- _Instructions to follow_:
Set down exactly the lines in the records below that run from the line with "next_st.imult = st.w_data[rsg_pkg::IMULT_LSB" to the line with "next_st.rvalid = 1'b1;", inclusive, and nothing more.

Start of Input material

$ cat src/include/rsg_pkg.sv
`default_nettype none
package rsg_pkg;
  // ****************************
  // Register map and fields
  // ****************************
  localparam int          AXI_AW      = 4;
  localparam logic [3:0]  OFF_RESCFG  = 4'h0;
  localparam logic [3:0]  OFF_PLLMULT = 4'h4;
  localparam logic [3:0]  OFF_SYSDIV  = 4'h8;
  localparam logic [3:0]  OFF_STATUS  = 4'hC;
  localparam int          CTRL_REL_B  = 0;
  localparam int          ANA_REL_B   = 1;
  localparam int          IMULT_W     = 7;
  localparam int          IMULT_LSB   = 0;
  localparam int          FMULT_W     = 2;
  localparam int          FMULT_LSB   = 8;
  localparam int          DIV_W       = 3;
  localparam int          CNT_W       = 7;
  localparam logic [6:0]  IMULT_BYP   = 7'h00;
  localparam logic [6:0]  IMULT_RST   = 7'h00;
  localparam logic [1:0]  FMULT_RST   = 2'h0;
  localparam logic [2:0]  DIV_RST     = 3'h0;
  localparam logic [1:0]  RESP_OKAY   = 2'h0;
  localparam logic [1:0]  RESP_DECERR = 2'h3;

  typedef struct packed {
    logic por_n;
    logic irqc_n;
    logic wdog0_n;
    logic wdog1_n;
    logic nmi_wdog_n;
  } rsg_rst_req_s;

  typedef struct packed {
    logic                awrdy;
    logic                wrdy;
    logic                arrdy;
    logic                aw_full;
    logic [AXI_AW-1:0]   aw_addr;
    logic                w_full;
    logic [31:0]         w_data;
    logic [3:0]          w_strb;
    logic                bvalid;
    logic [1:0]          bresp;
    logic                rvalid;
    logic [31:0]         rdata;
    logic [1:0]          rresp;
    logic                ctrl_rel;
    logic                ana_rel;
    logic [IMULT_W-1:0]  imult;
    logic [FMULT_W-1:0]  fmult;
    logic [DIV_W-1:0]    div;
    logic                pll_en;
    logic                act_byp;
    logic [DIV_W-1:0]    act_div;
    logic                osc_q;
    logic                pll_q;
    logic                half;
    logic                src_q;
    logic [CNT_W-1:0]    cnt;
    logic                sysclk;
    logic                ars_oe;
    logic                xrs_oe;
    logic                master_rst_n;
    logic                ctrl_rst_n;
    logic                ana_rst_n;
    logic                gpio_hiz;
    logic                lp_fast;
    logic                lp_slow;
    logic                mcd_ref;
    logic                usb_ref;
    logic                can_clk;
  } rsg_state_s;
endpackage
`default_nettype wire

$ cat src/rtl/rsg_top.sv
// Behaviour
// - Power-on reset drives both reset pins low, independent of regulators.
// - Power-on reset resets both subsystems and floats every GPIO.
// - Digital reset pin driven by AND of active-low requests and power-on reset.
// - Control and analog subsystems stay in reset until software sets release bits.
// - Reset pins open-drain; device stays in reset while digital pin held low; analog pin low resets only analog subsystem.
// - Internal oscillator clocks fixed; low-power clock outputs pass them only in low-power mode.
// - Fast internal oscillator clock is missing-clock detection reference.
// - Aux clock input feeds only USB PLL reference and CAN clocks.
// - PLL multiplies oscillator clock by integer plus fractional multiplier fields.
// - Raw PLL output halved, then muxed against undivided oscillator clock.
// - Integer multiplier zero selects bypass, passing the oscillator clock.
// - Integer codes one to thirty-one give factor equal to their value.
// - Codes thirty-two to one hundred twenty-seven likewise give their value.
// - Mux output passes system divider to become the main system clock.
`default_nettype none
module rsg_top (
  input  wire logic        i_mclk,
  input  wire logic        i_reset_n,
  input  wire logic [3:0]  i_awaddr,
  input  wire logic        i_awvalid,
  output logic             o_awready,
  input  wire logic [31:0] i_wdata,
  input  wire logic [3:0]  i_wstrb,
  input  wire logic        i_wvalid,
  output logic             o_wready,
  output logic [1:0]       o_bresp,
  output logic             o_bvalid,
  input  wire logic        i_bready,
  input  wire logic [3:0]  i_araddr,
  input  wire logic        i_arvalid,
  output logic             o_arready,
  output logic [31:0]      o_rdata,
  output logic [1:0]       o_rresp,
  output logic             o_rvalid,
  input  wire logic        i_rready,
  input  wire logic        i_por_n,
  input  wire logic        i_irqc_rst_n,
  input  wire logic        i_wdog0_rst_n,
  input  wire logic        i_wdog1_rst_n,
  input  wire logic        i_nmi_wdog_rst_n,
  input  wire logic        i_ars_pin_in,
  output logic             o_ars_pin_out,
  output logic             o_ars_pin_oe,
  input  wire logic        i_xrs_pin_in,
  output logic             o_xrs_pin_out,
  output logic             o_xrs_pin_oe,
  output logic             o_master_rst_n,
  output logic             o_control_rst_n,
  output logic             o_analog_rst_n,
  output logic             o_gpio_hiz,
  input  wire logic        i_fast_osc_clk,
  input  wire logic        i_slow_osc_clk,
  input  wire logic        i_low_power,
  output logic             o_lp_fast_clk,
  output logic             o_lp_slow_clk,
  output logic             o_mcd_ref_clk,
  input  wire logic        i_aux_clk,
  output logic             o_usbpll_ref_clk,
  output logic             o_can_clk,
  input  wire logic        i_osc_clk,
  input  wire logic        i_pll_raw_clk,
  output logic [6:0]       o_pll_int_mult,
  output logic [1:0]       o_pll_frac_mult,
  output logic             o_pll_enable,
  output logic             o_sys_clk
);
  // ****************************
  // State
  // ****************************
  rsg_pkg::rsg_state_s     st;
  rsg_pkg::rsg_state_s     next_st;
  rsg_pkg::rsg_rst_req_s   req;
  logic                    dig_ok_n;
  logic                    src;
  logic                    nbyp;
  logic                    nsrc;
  logic [31:0]             rd_word;

  assign req = '{i_por_n, i_irqc_rst_n, i_wdog0_rst_n, i_wdog1_rst_n, i_nmi_wdog_rst_n};
  assign dig_ok_n = &req;

  function automatic logic [31:0] read_reg(input rsg_pkg::rsg_state_s s,
                                           input logic [3:0] a);
    logic [31:0] v;
    v = 32'h0000_0000;
    case (a)
      rsg_pkg::OFF_RESCFG: begin
        v[rsg_pkg::CTRL_REL_B] = s.ctrl_rel;
        v[rsg_pkg::ANA_REL_B]  = s.ana_rel;
      end
      rsg_pkg::OFF_PLLMULT: begin
        v[rsg_pkg::IMULT_LSB +: rsg_pkg::IMULT_W] = s.imult;
        v[rsg_pkg::FMULT_LSB +: rsg_pkg::FMULT_W] = s.fmult;
      end
      rsg_pkg::OFF_SYSDIV: v[rsg_pkg::DIV_W-1:0] = s.div;
      rsg_pkg::OFF_STATUS: v[8:0] = {s.act_div, s.act_byp, s.sysclk, s.gpio_hiz,
                                     s.ana_rst_n, s.ctrl_rst_n, s.master_rst_n};
      default: v = 32'h0000_0000;
    endcase
    return v;
  endfunction

  function automatic logic mapped(input logic [3:0] a);
    return (a == rsg_pkg::OFF_RESCFG) || (a == rsg_pkg::OFF_PLLMULT) ||
           (a == rsg_pkg::OFF_SYSDIV) || (a == rsg_pkg::OFF_STATUS);
  endfunction

  assign rd_word = read_reg(st, i_araddr);

  // ****************************
  // Next state
  // ****************************
  always_comb begin
    next_st = st;
    src     = 1'b0;
    nbyp    = 1'b0;
    nsrc    = 1'b0;
    // Bus: channel releases before new captures
    if (st.bvalid && i_bready) begin
      next_st.bvalid = 1'b0;
    end
    if (st.rvalid && i_rready) begin
      next_st.rvalid = 1'b0;
    end
    if (i_awvalid && st.awrdy) begin
      next_st.aw_full = 1'b1;
      next_st.aw_addr = i_awaddr;
    end
    if (i_wvalid && st.wrdy) begin
      next_st.w_full = 1'b1;
      next_st.w_data = i_wdata;
      next_st.w_strb = i_wstrb;
    end
    if (st.aw_full && st.w_full && !st.bvalid) begin
      next_st.aw_full = 1'b0;
      next_st.w_full  = 1'b0;
      next_st.bvalid  = 1'b1;
      next_st.bresp   = mapped(st.aw_addr) ? rsg_pkg::RESP_OKAY : rsg_pkg::RESP_DECERR;
      case (st.aw_addr)
        rsg_pkg::OFF_RESCFG: begin
          if (st.w_strb[0]) begin
            next_st.ctrl_rel = st.w_data[rsg_pkg::CTRL_REL_B];
            next_st.ana_rel  = st.w_data[rsg_pkg::ANA_REL_B];
          end
        end
        rsg_pkg::OFF_PLLMULT: begin
          if (st.w_strb[0]) begin
            next_st.imult = st.w_data[rsg_pkg::IMULT_LSB +: rsg_pkg::IMULT_W];
          end
          if (st.w_strb[1]) begin
            next_st.fmult = st.w_data[rsg_pkg::FMULT_LSB +: rsg_pkg::FMULT_W];
          end
        end
        rsg_pkg::OFF_SYSDIV: begin
          if (st.w_strb[0]) begin
            next_st.div = st.w_data[rsg_pkg::DIV_W-1:0];
          end
        end
        default: begin
        end
      endcase
    end
    if (i_arvalid && st.arrdy) begin
      next_st.rvalid = 1'b1;
      next_st.rdata  = rd_word;
      next_st.rresp  = mapped(i_araddr) ? rsg_pkg::RESP_OKAY : rsg_pkg::RESP_DECERR;
    end
    next_st.awrdy = !next_st.aw_full && !next_st.bvalid;
    next_st.wrdy  = !next_st.w_full && !next_st.bvalid;
    next_st.arrdy = !next_st.rvalid;

    // Reset pins and subsystem resets
    next_st.ars_oe       = !i_por_n;
    next_st.xrs_oe       = !dig_ok_n;
    next_st.gpio_hiz     = !i_por_n;
    next_st.master_rst_n = i_por_n && i_xrs_pin_in;
    if (!i_por_n || !i_xrs_pin_in) begin
      next_st.ctrl_rel = 1'b0;
      next_st.ana_rel  = 1'b0;
    end
    next_st.ctrl_rst_n = i_por_n && i_xrs_pin_in && st.ctrl_rel;
    next_st.ana_rst_n  = i_por_n && i_ars_pin_in && st.ana_rel;

    // Fixed clock routing
    next_st.lp_fast = i_fast_osc_clk && i_low_power;
    next_st.lp_slow = i_slow_osc_clk && i_low_power;
    next_st.mcd_ref = i_fast_osc_clk;
    next_st.usb_ref = i_aux_clk;
    next_st.can_clk = i_aux_clk;

    // System clock path
    next_st.pll_en = (st.imult != rsg_pkg::IMULT_BYP);
    next_st.osc_q  = i_osc_clk;
    next_st.pll_q  = i_pll_raw_clk;
    if (i_pll_raw_clk && !st.pll_q) begin
      next_st.half = !st.half;
    end
    src           = st.act_byp ? st.osc_q : st.half;
    next_st.src_q = src;
    if (src && !st.src_q) begin
      next_st.cnt = st.cnt + rsg_pkg::CNT_W'(1);
    end
    if (st.act_div == '0) begin
      next_st.sysclk = src;
    end else begin
      next_st.sysclk = st.cnt[st.act_div - rsg_pkg::DIV_W'(1)];
    end
    // Switch only with output and new source both low
    nbyp = (st.imult == rsg_pkg::IMULT_BYP);
    nsrc = nbyp ? st.osc_q : st.half;
    if (((nbyp != st.act_byp) || (st.div != st.act_div)) && !st.sysclk && !nsrc) begin
      next_st.act_byp = nbyp;
      next_st.act_div = st.div;
      next_st.cnt     = '0;
      next_st.src_q   = nsrc;
      next_st.sysclk  = 1'b0;
    end
  end

  // ****************************
  // Registers
  // ****************************
  always_ff @(posedge i_mclk or negedge i_reset_n) begin
    if (!i_reset_n) begin
      st              <= '0;
      st.imult        <= rsg_pkg::IMULT_RST;
      st.fmult        <= rsg_pkg::FMULT_RST;
      st.div          <= rsg_pkg::DIV_RST;
      st.act_byp      <= 1'b1;
      st.act_div      <= rsg_pkg::DIV_RST;
      st.ars_oe       <= 1'b1;
      st.xrs_oe       <= 1'b1;
      st.gpio_hiz     <= 1'b1;
    end else begin
      st <= next_st;
    end
  end

  assign o_awready        = st.awrdy;
  assign o_wready         = st.wrdy;
  assign o_bvalid         = st.bvalid;
  assign o_bresp          = st.bresp;
  assign o_arready        = st.arrdy;
  assign o_rvalid         = st.rvalid;
  assign o_rdata          = st.rdata;
  assign o_rresp          = st.rresp;
  assign o_ars_pin_out    = 1'b0;
  assign o_xrs_pin_out    = 1'b0;
  assign o_ars_pin_oe     = st.ars_oe;
  assign o_xrs_pin_oe     = st.xrs_oe;
  assign o_master_rst_n   = st.master_rst_n;
  assign o_control_rst_n  = st.ctrl_rst_n;
  assign o_analog_rst_n   = st.ana_rst_n;
  assign o_gpio_hiz       = st.gpio_hiz;
  assign o_lp_fast_clk    = st.lp_fast;
  assign o_lp_slow_clk    = st.lp_slow;
  assign o_mcd_ref_clk    = st.mcd_ref;
  assign o_usbpll_ref_clk = st.usb_ref;
  assign o_can_clk        = st.can_clk;
  assign o_pll_int_mult   = st.imult;
  assign o_pll_frac_mult  = st.fmult;
  assign o_pll_enable     = st.pll_en;
  assign o_sys_clk        = st.sysclk;
endmodule
`default_nettype wire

End of Input material

- _Final answer_:
            next_st.imult = st.w_data[rsg_pkg::IMULT_LSB +: rsg_pkg::IMULT_W];
          end
          if (st.w_strb[1]) begin
            next_st.fmult = st.w_data[rsg_pkg::FMULT_LSB +: rsg_pkg::FMULT_W];
          end
        end
        rsg_pkg::OFF_SYSDIV: begin
          if (st.w_strb[0]) begin
            next_st.div = st.w_data[rsg_pkg::DIV_W-1:0];
          end
        end
        default: begin
        end
      endcase
    end
    if (i_arvalid && st.arrdy) begin
      next_st.rvalid = 1'b1;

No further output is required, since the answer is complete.